§ EXERCISE BRIEF
The lines to copy from the data below are those that hold the string "level".

[Records excerpted from a collection]
((
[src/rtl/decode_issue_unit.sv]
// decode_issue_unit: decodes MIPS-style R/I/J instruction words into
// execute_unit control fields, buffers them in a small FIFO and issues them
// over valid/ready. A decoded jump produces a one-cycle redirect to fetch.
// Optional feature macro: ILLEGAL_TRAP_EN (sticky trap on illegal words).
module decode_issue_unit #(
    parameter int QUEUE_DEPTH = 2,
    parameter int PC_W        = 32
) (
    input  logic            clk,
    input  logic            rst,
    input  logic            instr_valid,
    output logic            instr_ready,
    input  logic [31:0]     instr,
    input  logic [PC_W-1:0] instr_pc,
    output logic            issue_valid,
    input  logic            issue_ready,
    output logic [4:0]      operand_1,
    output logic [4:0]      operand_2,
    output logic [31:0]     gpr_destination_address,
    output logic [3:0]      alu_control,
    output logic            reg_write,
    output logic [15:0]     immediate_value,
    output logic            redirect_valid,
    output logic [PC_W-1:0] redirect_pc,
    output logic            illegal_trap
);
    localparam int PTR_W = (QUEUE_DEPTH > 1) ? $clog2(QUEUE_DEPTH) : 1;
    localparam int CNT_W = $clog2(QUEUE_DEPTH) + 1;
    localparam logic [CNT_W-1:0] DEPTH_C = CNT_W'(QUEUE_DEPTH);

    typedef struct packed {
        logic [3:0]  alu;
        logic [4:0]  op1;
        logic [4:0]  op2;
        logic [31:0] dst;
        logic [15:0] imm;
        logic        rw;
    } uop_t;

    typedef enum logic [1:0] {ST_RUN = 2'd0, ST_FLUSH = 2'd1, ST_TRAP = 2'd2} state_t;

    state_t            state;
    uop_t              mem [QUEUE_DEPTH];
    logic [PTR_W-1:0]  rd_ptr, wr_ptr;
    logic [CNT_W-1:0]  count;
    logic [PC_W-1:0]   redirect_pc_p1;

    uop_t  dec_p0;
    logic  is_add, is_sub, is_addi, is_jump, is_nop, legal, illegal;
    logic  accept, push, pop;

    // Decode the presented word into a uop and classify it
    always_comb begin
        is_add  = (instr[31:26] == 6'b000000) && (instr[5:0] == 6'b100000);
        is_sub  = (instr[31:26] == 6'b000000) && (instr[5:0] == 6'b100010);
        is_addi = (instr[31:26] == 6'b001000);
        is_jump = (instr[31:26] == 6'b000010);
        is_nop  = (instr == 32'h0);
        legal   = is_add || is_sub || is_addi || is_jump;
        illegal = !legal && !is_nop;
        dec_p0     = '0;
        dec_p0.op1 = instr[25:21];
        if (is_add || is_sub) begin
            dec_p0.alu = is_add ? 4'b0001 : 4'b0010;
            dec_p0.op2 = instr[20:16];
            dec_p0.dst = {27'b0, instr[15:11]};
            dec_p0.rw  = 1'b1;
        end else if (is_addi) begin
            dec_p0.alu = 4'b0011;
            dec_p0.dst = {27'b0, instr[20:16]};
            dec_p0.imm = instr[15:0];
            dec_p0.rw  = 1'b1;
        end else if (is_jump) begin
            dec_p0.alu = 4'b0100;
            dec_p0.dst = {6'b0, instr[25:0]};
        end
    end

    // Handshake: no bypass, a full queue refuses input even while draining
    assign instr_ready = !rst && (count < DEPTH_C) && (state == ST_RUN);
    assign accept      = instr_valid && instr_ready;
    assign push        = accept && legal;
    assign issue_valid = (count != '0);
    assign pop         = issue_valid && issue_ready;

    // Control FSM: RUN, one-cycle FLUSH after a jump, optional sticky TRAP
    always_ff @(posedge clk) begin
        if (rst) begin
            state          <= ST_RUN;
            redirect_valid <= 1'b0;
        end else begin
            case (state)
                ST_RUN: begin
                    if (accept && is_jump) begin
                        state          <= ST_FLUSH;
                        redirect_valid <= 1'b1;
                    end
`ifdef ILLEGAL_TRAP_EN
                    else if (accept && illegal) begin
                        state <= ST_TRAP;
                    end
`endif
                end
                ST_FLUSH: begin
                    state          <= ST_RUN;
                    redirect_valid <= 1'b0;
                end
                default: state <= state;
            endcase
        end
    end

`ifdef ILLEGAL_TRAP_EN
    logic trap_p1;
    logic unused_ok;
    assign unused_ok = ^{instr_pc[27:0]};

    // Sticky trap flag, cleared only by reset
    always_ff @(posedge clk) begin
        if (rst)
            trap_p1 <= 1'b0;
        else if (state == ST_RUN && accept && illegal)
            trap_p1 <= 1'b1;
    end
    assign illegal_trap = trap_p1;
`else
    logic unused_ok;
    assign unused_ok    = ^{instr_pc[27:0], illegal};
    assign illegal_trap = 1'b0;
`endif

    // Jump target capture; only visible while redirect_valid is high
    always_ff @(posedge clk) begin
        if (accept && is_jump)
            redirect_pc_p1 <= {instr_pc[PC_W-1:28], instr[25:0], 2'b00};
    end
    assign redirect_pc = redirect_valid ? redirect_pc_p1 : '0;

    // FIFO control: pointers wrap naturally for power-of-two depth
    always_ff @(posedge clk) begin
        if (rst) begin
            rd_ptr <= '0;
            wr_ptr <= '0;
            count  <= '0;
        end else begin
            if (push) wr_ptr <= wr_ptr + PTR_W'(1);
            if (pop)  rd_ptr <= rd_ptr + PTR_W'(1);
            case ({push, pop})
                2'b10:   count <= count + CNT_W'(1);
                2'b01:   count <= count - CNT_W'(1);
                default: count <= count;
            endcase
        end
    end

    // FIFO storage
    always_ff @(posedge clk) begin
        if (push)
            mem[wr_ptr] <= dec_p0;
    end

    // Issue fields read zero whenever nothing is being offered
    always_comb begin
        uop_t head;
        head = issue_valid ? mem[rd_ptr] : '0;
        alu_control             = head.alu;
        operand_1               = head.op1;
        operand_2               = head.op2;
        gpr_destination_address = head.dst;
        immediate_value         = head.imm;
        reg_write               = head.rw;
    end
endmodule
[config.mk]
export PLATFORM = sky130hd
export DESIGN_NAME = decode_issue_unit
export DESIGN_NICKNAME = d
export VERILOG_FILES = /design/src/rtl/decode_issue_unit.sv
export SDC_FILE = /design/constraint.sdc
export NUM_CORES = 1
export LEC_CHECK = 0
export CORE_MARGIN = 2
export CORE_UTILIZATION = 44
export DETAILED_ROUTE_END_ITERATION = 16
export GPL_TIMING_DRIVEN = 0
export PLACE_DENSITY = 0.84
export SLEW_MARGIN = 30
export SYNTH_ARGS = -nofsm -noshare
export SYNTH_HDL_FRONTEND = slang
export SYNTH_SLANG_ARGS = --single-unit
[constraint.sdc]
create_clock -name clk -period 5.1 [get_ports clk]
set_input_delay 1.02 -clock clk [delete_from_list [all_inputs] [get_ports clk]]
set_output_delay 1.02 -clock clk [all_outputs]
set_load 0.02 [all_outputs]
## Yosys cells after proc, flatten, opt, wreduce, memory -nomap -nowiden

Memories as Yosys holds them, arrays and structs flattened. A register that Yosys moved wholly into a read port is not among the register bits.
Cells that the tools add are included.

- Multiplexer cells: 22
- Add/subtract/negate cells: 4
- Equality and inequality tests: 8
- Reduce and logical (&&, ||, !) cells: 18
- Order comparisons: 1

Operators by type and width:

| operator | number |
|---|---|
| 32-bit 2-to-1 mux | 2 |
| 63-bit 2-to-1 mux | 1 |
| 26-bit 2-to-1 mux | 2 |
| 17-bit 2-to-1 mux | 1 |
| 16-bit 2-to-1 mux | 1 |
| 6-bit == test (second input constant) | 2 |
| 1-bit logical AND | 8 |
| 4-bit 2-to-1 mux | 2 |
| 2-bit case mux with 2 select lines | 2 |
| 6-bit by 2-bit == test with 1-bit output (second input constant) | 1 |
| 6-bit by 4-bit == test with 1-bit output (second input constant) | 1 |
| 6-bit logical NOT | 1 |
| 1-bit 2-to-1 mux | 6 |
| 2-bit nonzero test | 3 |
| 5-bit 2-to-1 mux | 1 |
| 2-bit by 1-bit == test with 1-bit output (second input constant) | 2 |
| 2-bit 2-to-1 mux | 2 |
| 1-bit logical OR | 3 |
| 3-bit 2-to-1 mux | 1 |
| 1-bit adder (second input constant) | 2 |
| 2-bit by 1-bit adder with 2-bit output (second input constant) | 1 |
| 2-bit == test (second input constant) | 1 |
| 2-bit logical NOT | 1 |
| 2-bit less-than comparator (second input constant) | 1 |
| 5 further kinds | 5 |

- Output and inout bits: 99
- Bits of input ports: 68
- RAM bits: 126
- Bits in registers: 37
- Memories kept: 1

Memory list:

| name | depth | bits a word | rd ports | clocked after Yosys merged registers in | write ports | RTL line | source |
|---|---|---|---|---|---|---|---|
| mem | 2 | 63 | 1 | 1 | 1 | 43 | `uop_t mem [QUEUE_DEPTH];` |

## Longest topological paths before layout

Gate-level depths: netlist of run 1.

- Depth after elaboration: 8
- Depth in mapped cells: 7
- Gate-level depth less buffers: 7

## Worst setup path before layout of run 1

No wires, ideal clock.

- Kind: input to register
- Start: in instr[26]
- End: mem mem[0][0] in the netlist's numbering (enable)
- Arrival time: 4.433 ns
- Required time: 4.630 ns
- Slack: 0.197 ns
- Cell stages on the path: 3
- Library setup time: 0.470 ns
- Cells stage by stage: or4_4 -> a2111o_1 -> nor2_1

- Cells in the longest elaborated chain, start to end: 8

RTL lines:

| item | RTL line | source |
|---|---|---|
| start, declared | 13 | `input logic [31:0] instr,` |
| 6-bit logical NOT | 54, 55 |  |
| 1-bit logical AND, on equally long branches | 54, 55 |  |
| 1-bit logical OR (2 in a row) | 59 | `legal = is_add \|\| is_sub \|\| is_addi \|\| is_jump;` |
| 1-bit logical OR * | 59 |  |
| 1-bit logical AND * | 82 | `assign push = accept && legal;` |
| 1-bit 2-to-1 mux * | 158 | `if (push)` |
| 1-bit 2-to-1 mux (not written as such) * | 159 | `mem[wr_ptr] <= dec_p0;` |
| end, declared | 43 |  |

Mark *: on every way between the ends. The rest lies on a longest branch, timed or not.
))
((
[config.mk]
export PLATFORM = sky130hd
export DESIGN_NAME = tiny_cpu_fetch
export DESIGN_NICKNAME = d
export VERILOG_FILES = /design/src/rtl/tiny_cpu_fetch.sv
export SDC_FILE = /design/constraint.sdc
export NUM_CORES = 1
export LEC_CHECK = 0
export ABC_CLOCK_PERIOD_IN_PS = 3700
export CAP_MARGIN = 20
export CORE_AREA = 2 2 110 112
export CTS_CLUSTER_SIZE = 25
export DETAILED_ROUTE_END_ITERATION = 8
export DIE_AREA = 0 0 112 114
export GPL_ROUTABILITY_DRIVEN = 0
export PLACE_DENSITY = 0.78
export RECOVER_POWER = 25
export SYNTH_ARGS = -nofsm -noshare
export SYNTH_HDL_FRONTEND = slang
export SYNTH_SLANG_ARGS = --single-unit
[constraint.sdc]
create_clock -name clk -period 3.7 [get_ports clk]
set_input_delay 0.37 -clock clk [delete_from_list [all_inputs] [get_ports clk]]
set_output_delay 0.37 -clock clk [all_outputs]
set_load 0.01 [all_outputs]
))
((
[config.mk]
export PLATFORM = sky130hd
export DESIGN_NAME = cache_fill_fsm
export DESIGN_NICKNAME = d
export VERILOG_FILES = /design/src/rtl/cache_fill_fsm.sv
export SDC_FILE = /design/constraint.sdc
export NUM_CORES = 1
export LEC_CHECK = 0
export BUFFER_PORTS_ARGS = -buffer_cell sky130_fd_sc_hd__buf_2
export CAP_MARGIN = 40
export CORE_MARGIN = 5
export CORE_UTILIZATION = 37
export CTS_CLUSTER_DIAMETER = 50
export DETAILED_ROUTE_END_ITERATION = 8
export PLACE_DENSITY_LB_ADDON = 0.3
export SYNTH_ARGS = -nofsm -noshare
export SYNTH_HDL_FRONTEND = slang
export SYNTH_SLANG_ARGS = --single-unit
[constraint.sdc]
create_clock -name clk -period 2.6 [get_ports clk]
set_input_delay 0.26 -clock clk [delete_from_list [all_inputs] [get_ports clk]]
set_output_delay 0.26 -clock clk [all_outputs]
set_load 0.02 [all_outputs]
))
§ EXERCISE RESULT
Gate-level depths: netlist of run 1.
- Gate-level depth less buffers: 7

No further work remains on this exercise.